WHAT YOU ARE ASKED TO DO: Below is a listing; reproduce each line of it exactly.

RECORDS FOR THIS TASK:
===== src/rtl/fpu_mult_seq_if.sv =====
// Start/done handshake bundle between the FPU controller (master) and the
// sequential multiplier (slave).
interface fpu_mult_seq_if #(
    parameter int EXP_W = 8,
    parameter int MAN_W = 23
);
    localparam int W = 1 + EXP_W + MAN_W;

    logic         start;
    logic [W-1:0] a;
    logic [W-1:0] b;
    logic [W-1:0] result;
    logic         done;
    logic         busy;

    modport master (
        output start, a, b,
        input  result, done, busy
    );

    modport slave (
        input  start, a, b,
        output result, done, busy
    );
endinterface


===== src/rtl/fpu_mult_seq.sv =====
// Sequential floating-point multiplier: shift-add mantissa product over
// MAN_W+1 cycles, then one normalize/special-case cycle, truncating rounding.
module fpu_mult_seq #(
    parameter int EXP_W = 8,
    parameter int MAN_W = 23,
    parameter int BIAS  = 127
) (
    input  logic          clock,
    input  logic          reset,
    fpu_mult_seq_if.slave bus
);
    localparam int W     = 1 + EXP_W + MAN_W;
    localparam int M     = MAN_W + 1;
    localparam int ACC_W = 2 * M;
    localparam int CNT_W = $clog2(M + 1);
    localparam int EW    = EXP_W + 2;

    localparam logic [CNT_W-1:0]     CNT_LAST = CNT_W'(M - 1);
    localparam logic [EXP_W-1:0]     EXP_ONES = '1;
    localparam logic signed [EW-1:0] E_BIAS   = EW'(BIAS);
    localparam logic signed [EW-1:0] E_MAX    = EW'((1 << EXP_W) - 1);
    localparam logic signed [EW-1:0] E_ZERO   = '0;
    localparam logic [W-1:0]         QNAN     = {1'b0, EXP_ONES, 1'b1, {(MAN_W-1){1'b0}}};

    typedef enum logic [1:0] {IDLE, MULT, NORM} state_t;

    state_t             state_reg, state_next;
    logic [W-1:0]       a_reg, a_next;
    logic [W-1:0]       b_reg, b_next;
    logic [ACC_W-1:0]   mcand_reg, mcand_next;
    logic [ACC_W-1:0]   acc_reg, acc_next;
    logic [M-1:0]       mplier_reg, mplier_next;
    logic [CNT_W-1:0]   cnt_reg, cnt_next;
    logic [W-1:0]       result_reg, result_next;
    logic               done_reg, done_next;
    logic               busy_reg, busy_next;

    // Operand field decode from the latched operands
    logic [EXP_W-1:0] ea, eb;
    logic [MAN_W-1:0] fa, fb;
    logic             a_nan, b_nan, a_inf, b_inf, a_zero, b_zero, sign_r;

    assign ea     = a_reg[W-2 -: EXP_W];
    assign eb     = b_reg[W-2 -: EXP_W];
    assign fa     = a_reg[MAN_W-1:0];
    assign fb     = b_reg[MAN_W-1:0];
    assign a_nan  = (ea == EXP_ONES) && (fa != '0);
    assign b_nan  = (eb == EXP_ONES) && (fb != '0);
    assign a_inf  = (ea == EXP_ONES) && (fa == '0);
    assign b_inf  = (eb == EXP_ONES) && (fb == '0);
    assign a_zero = (ea == '0);
    assign b_zero = (eb == '0);
    assign sign_r = a_reg[W-1] ^ b_reg[W-1];

    logic signed [EW-1:0] e_sum, e_norm;
    logic [MAN_W-1:0]     frac_norm;
    logic [W-1:0]         norm_result;

    always_comb begin
        e_sum = $signed({2'b00, ea}) + $signed({2'b00, eb}) - E_BIAS;
        // Product of two [1,2) mantissas lies in [1,4): top bit set means one extra binade
        if (acc_reg[ACC_W-1]) begin
            e_norm    = e_sum + EW'(1);
            frac_norm = acc_reg[ACC_W-2 -: MAN_W];
        end else begin
            e_norm    = e_sum;
            frac_norm = acc_reg[ACC_W-3 -: MAN_W];
        end

        if (a_nan || b_nan || (a_inf && b_zero) || (b_inf && a_zero))
            norm_result = QNAN;
        else if (a_inf || b_inf)
            norm_result = {sign_r, EXP_ONES, {MAN_W{1'b0}}};
        else if (a_zero || b_zero)
            norm_result = {sign_r, {(W-1){1'b0}}};
        else if (e_norm >= E_MAX)
            norm_result = {sign_r, EXP_ONES, {MAN_W{1'b0}}};
        else if (e_norm <= E_ZERO)
            norm_result = {sign_r, {(W-1){1'b0}}};
        else
            norm_result = {sign_r, e_norm[EXP_W-1:0], frac_norm};
    end

    always_comb begin
        state_next  = state_reg;
        a_next      = a_reg;
        b_next      = b_reg;
        mcand_next  = mcand_reg;
        acc_next    = acc_reg;
        mplier_next = mplier_reg;
        cnt_next    = cnt_reg;
        result_next = result_reg;
        done_next   = 1'b0;
        busy_next   = busy_reg;

        case (state_reg)
            IDLE: begin
                if (bus.start) begin
                    a_next      = bus.a;
                    b_next      = bus.b;
                    // Hidden bit is 1 only for a non-zero exponent field
                    mcand_next  = {{M{1'b0}}, |bus.a[W-2 -: EXP_W], bus.a[MAN_W-1:0]};
                    mplier_next = {|bus.b[W-2 -: EXP_W], bus.b[MAN_W-1:0]};
                    acc_next    = '0;
                    cnt_next    = '0;
                    busy_next   = 1'b1;
                    state_next  = MULT;
                end
            end
            MULT: begin
                if (mplier_reg[0])
                    acc_next = acc_reg + mcand_reg;
                mcand_next  = mcand_reg << 1;
                mplier_next = mplier_reg >> 1;
                cnt_next    = cnt_reg + CNT_W'(1);
                if (cnt_reg == CNT_LAST)
                    state_next = NORM;
            end
            NORM: begin
                result_next = norm_result;
                done_next   = 1'b1;
                busy_next   = 1'b0;
                state_next  = IDLE;
            end
            default: state_next = IDLE;
        endcase
    end

    always_ff @(posedge clock or posedge reset) begin
        if (reset) begin
            state_reg  <= IDLE;
            a_reg      <= '0;
            b_reg      <= '0;
            mcand_reg  <= '0;
            acc_reg    <= '0;
            mplier_reg <= '0;
            cnt_reg    <= '0;
            result_reg <= '0;
            done_reg   <= 1'b0;
            busy_reg   <= 1'b0;
        end else begin
            state_reg  <= state_next;
            a_reg      <= a_next;
            b_reg      <= b_next;
            mcand_reg  <= mcand_next;
            acc_reg    <= acc_next;
            mplier_reg <= mplier_next;
            cnt_reg    <= cnt_next;
            result_reg <= result_next;
            done_reg   <= done_next;
            busy_reg   <= busy_next;
        end
    end

    assign bus.result = result_reg;
    assign bus.done   = done_reg;
    assign bus.busy   = busy_reg;
endmodule


===== src/flat_wrapper.sv =====
// flat-port wrapper written by rule: the top's interface ports become plain ports
module fpu_mult_seq_flat 
#(
    parameter int EXP_W = 8,
    parameter int MAN_W = 23,
    parameter int BIAS  = 127
)
  (clock, reset, bus_start, bus_a, bus_b, bus_result, bus_done, bus_busy);
  fpu_mult_seq_if #(.EXP_W(EXP_W), .MAN_W(MAN_W)) bus_i ();
  input  logic clock;
  input  logic reset;
  input wire logic [$bits(bus_i.start)-1:0] bus_start;
  input wire logic [$bits(bus_i.a)-1:0] bus_a;
  input wire logic [$bits(bus_i.b)-1:0] bus_b;
  output wire logic [$bits(bus_i.result)-1:0] bus_result;
  output wire logic [$bits(bus_i.done)-1:0] bus_done;
  output wire logic [$bits(bus_i.busy)-1:0] bus_busy;
  assign bus_i.start = bus_start;
  assign bus_i.a = bus_a;
  assign bus_i.b = bus_b;
  assign bus_result = bus_i.result;
  assign bus_done = bus_i.done;
  assign bus_busy = bus_i.busy;
  fpu_mult_seq #(.EXP_W(EXP_W), .MAN_W(MAN_W), .BIAS(BIAS)) u_core (.clock(clock), .reset(reset), .bus(bus_i));
endmodule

YOUR SOLUTION:
===== src/rtl/fpu_mult_seq_if.sv =====
// Start/done handshake bundle between the FPU controller (master) and the
// sequential multiplier (slave).
interface fpu_mult_seq_if #(
    parameter int EXP_W = 8,
    parameter int MAN_W = 23
);
    localparam int W = 1 + EXP_W + MAN_W;

    logic         start;
    logic [W-1:0] a;
    logic [W-1:0] b;
    logic [W-1:0] result;
    logic         done;
    logic         busy;

    modport master (
        output start, a, b,
        input  result, done, busy
    );

    modport slave (
        input  start, a, b,
        output result, done, busy
    );
endinterface


===== src/rtl/fpu_mult_seq.sv =====
// Sequential floating-point multiplier: shift-add mantissa product over
// MAN_W+1 cycles, then one normalize/special-case cycle, truncating rounding.
module fpu_mult_seq #(
    parameter int EXP_W = 8,
    parameter int MAN_W = 23,
    parameter int BIAS  = 127
) (
    input  logic          clock,
    input  logic          reset,
    fpu_mult_seq_if.slave bus
);
    localparam int W     = 1 + EXP_W + MAN_W;
    localparam int M     = MAN_W + 1;
    localparam int ACC_W = 2 * M;
    localparam int CNT_W = $clog2(M + 1);
    localparam int EW    = EXP_W + 2;

    localparam logic [CNT_W-1:0]     CNT_LAST = CNT_W'(M - 1);
    localparam logic [EXP_W-1:0]     EXP_ONES = '1;
    localparam logic signed [EW-1:0] E_BIAS   = EW'(BIAS);
    localparam logic signed [EW-1:0] E_MAX    = EW'((1 << EXP_W) - 1);
    localparam logic signed [EW-1:0] E_ZERO   = '0;
    localparam logic [W-1:0]         QNAN     = {1'b0, EXP_ONES, 1'b1, {(MAN_W-1){1'b0}}};

    typedef enum logic [1:0] {IDLE, MULT, NORM} state_t;

    state_t             state_reg, state_next;
    logic [W-1:0]       a_reg, a_next;
    logic [W-1:0]       b_reg, b_next;
    logic [ACC_W-1:0]   mcand_reg, mcand_next;
    logic [ACC_W-1:0]   acc_reg, acc_next;
    logic [M-1:0]       mplier_reg, mplier_next;
    logic [CNT_W-1:0]   cnt_reg, cnt_next;
    logic [W-1:0]       result_reg, result_next;
    logic               done_reg, done_next;
    logic               busy_reg, busy_next;

    // Operand field decode from the latched operands
    logic [EXP_W-1:0] ea, eb;
    logic [MAN_W-1:0] fa, fb;
    logic             a_nan, b_nan, a_inf, b_inf, a_zero, b_zero, sign_r;

    assign ea     = a_reg[W-2 -: EXP_W];
    assign eb     = b_reg[W-2 -: EXP_W];
    assign fa     = a_reg[MAN_W-1:0];
    assign fb     = b_reg[MAN_W-1:0];
    assign a_nan  = (ea == EXP_ONES) && (fa != '0);
    assign b_nan  = (eb == EXP_ONES) && (fb != '0);
    assign a_inf  = (ea == EXP_ONES) && (fa == '0);
    assign b_inf  = (eb == EXP_ONES) && (fb == '0);
    assign a_zero = (ea == '0);
    assign b_zero = (eb == '0);
    assign sign_r = a_reg[W-1] ^ b_reg[W-1];

    logic signed [EW-1:0] e_sum, e_norm;
    logic [MAN_W-1:0]     frac_norm;
    logic [W-1:0]         norm_result;

    always_comb begin
        e_sum = $signed({2'b00, ea}) + $signed({2'b00, eb}) - E_BIAS;
        // Product of two [1,2) mantissas lies in [1,4): top bit set means one extra binade
        if (acc_reg[ACC_W-1]) begin
            e_norm    = e_sum + EW'(1);
            frac_norm = acc_reg[ACC_W-2 -: MAN_W];
        end else begin
            e_norm    = e_sum;
            frac_norm = acc_reg[ACC_W-3 -: MAN_W];
        end

        if (a_nan || b_nan || (a_inf && b_zero) || (b_inf && a_zero))
            norm_result = QNAN;
        else if (a_inf || b_inf)
            norm_result = {sign_r, EXP_ONES, {MAN_W{1'b0}}};
        else if (a_zero || b_zero)
            norm_result = {sign_r, {(W-1){1'b0}}};
        else if (e_norm >= E_MAX)
            norm_result = {sign_r, EXP_ONES, {MAN_W{1'b0}}};
        else if (e_norm <= E_ZERO)
            norm_result = {sign_r, {(W-1){1'b0}}};
        else
            norm_result = {sign_r, e_norm[EXP_W-1:0], frac_norm};
    end

    always_comb begin
        state_next  = state_reg;
        a_next      = a_reg;
        b_next      = b_reg;
        mcand_next  = mcand_reg;
        acc_next    = acc_reg;
        mplier_next = mplier_reg;
        cnt_next    = cnt_reg;
        result_next = result_reg;
        done_next   = 1'b0;
        busy_next   = busy_reg;

        case (state_reg)
            IDLE: begin
                if (bus.start) begin
                    a_next      = bus.a;
                    b_next      = bus.b;
                    // Hidden bit is 1 only for a non-zero exponent field
                    mcand_next  = {{M{1'b0}}, |bus.a[W-2 -: EXP_W], bus.a[MAN_W-1:0]};
                    mplier_next = {|bus.b[W-2 -: EXP_W], bus.b[MAN_W-1:0]};
                    acc_next    = '0;
                    cnt_next    = '0;
                    busy_next   = 1'b1;
                    state_next  = MULT;
                end
            end
            MULT: begin
                if (mplier_reg[0])
                    acc_next = acc_reg + mcand_reg;
                mcand_next  = mcand_reg << 1;
                mplier_next = mplier_reg >> 1;
                cnt_next    = cnt_reg + CNT_W'(1);
                if (cnt_reg == CNT_LAST)
                    state_next = NORM;
            end
            NORM: begin
                result_next = norm_result;
                done_next   = 1'b1;
                busy_next   = 1'b0;
                state_next  = IDLE;
            end
            default: state_next = IDLE;
        endcase
    end

    always_ff @(posedge clock or posedge reset) begin
        if (reset) begin
            state_reg  <= IDLE;
            a_reg      <= '0;
            b_reg      <= '0;
            mcand_reg  <= '0;
            acc_reg    <= '0;
            mplier_reg <= '0;
            cnt_reg    <= '0;
            result_reg <= '0;
            done_reg   <= 1'b0;
            busy_reg   <= 1'b0;
        end else begin
            state_reg  <= state_next;
            a_reg      <= a_next;
            b_reg      <= b_next;
            mcand_reg  <= mcand_next;
            acc_reg    <= acc_next;
            mplier_reg <= mplier_next;
            cnt_reg    <= cnt_next;
            result_reg <= result_next;
            done_reg   <= done_next;
            busy_reg   <= busy_next;
        end
    end

    assign bus.result = result_reg;
    assign bus.done   = done_reg;
    assign bus.busy   = busy_reg;
endmodule


===== src/flat_wrapper.sv =====
// flat-port wrapper written by rule: the top's interface ports become plain ports
module fpu_mult_seq_flat 
#(
    parameter int EXP_W = 8,
    parameter int MAN_W = 23,
    parameter int BIAS  = 127
)
  (clock, reset, bus_start, bus_a, bus_b, bus_result, bus_done, bus_busy);
  fpu_mult_seq_if #(.EXP_W(EXP_W), .MAN_W(MAN_W)) bus_i ();
  input  logic clock;
  input  logic reset;
  input wire logic [$bits(bus_i.start)-1:0] bus_start;
  input wire logic [$bits(bus_i.a)-1:0] bus_a;
  input wire logic [$bits(bus_i.b)-1:0] bus_b;
  output wire logic [$bits(bus_i.result)-1:0] bus_result;
  output wire logic [$bits(bus_i.done)-1:0] bus_done;
  output wire logic [$bits(bus_i.busy)-1:0] bus_busy;
  assign bus_i.start = bus_start;
  assign bus_i.a = bus_a;
  assign bus_i.b = bus_b;
  assign bus_result = bus_i.result;
  assign bus_done = bus_i.done;
  assign bus_busy = bus_i.busy;
  fpu_mult_seq #(.EXP_W(EXP_W), .MAN_W(MAN_W), .BIAS(BIAS)) u_core (.clock(clock), .reset(reset), .bus(bus_i));
endmodule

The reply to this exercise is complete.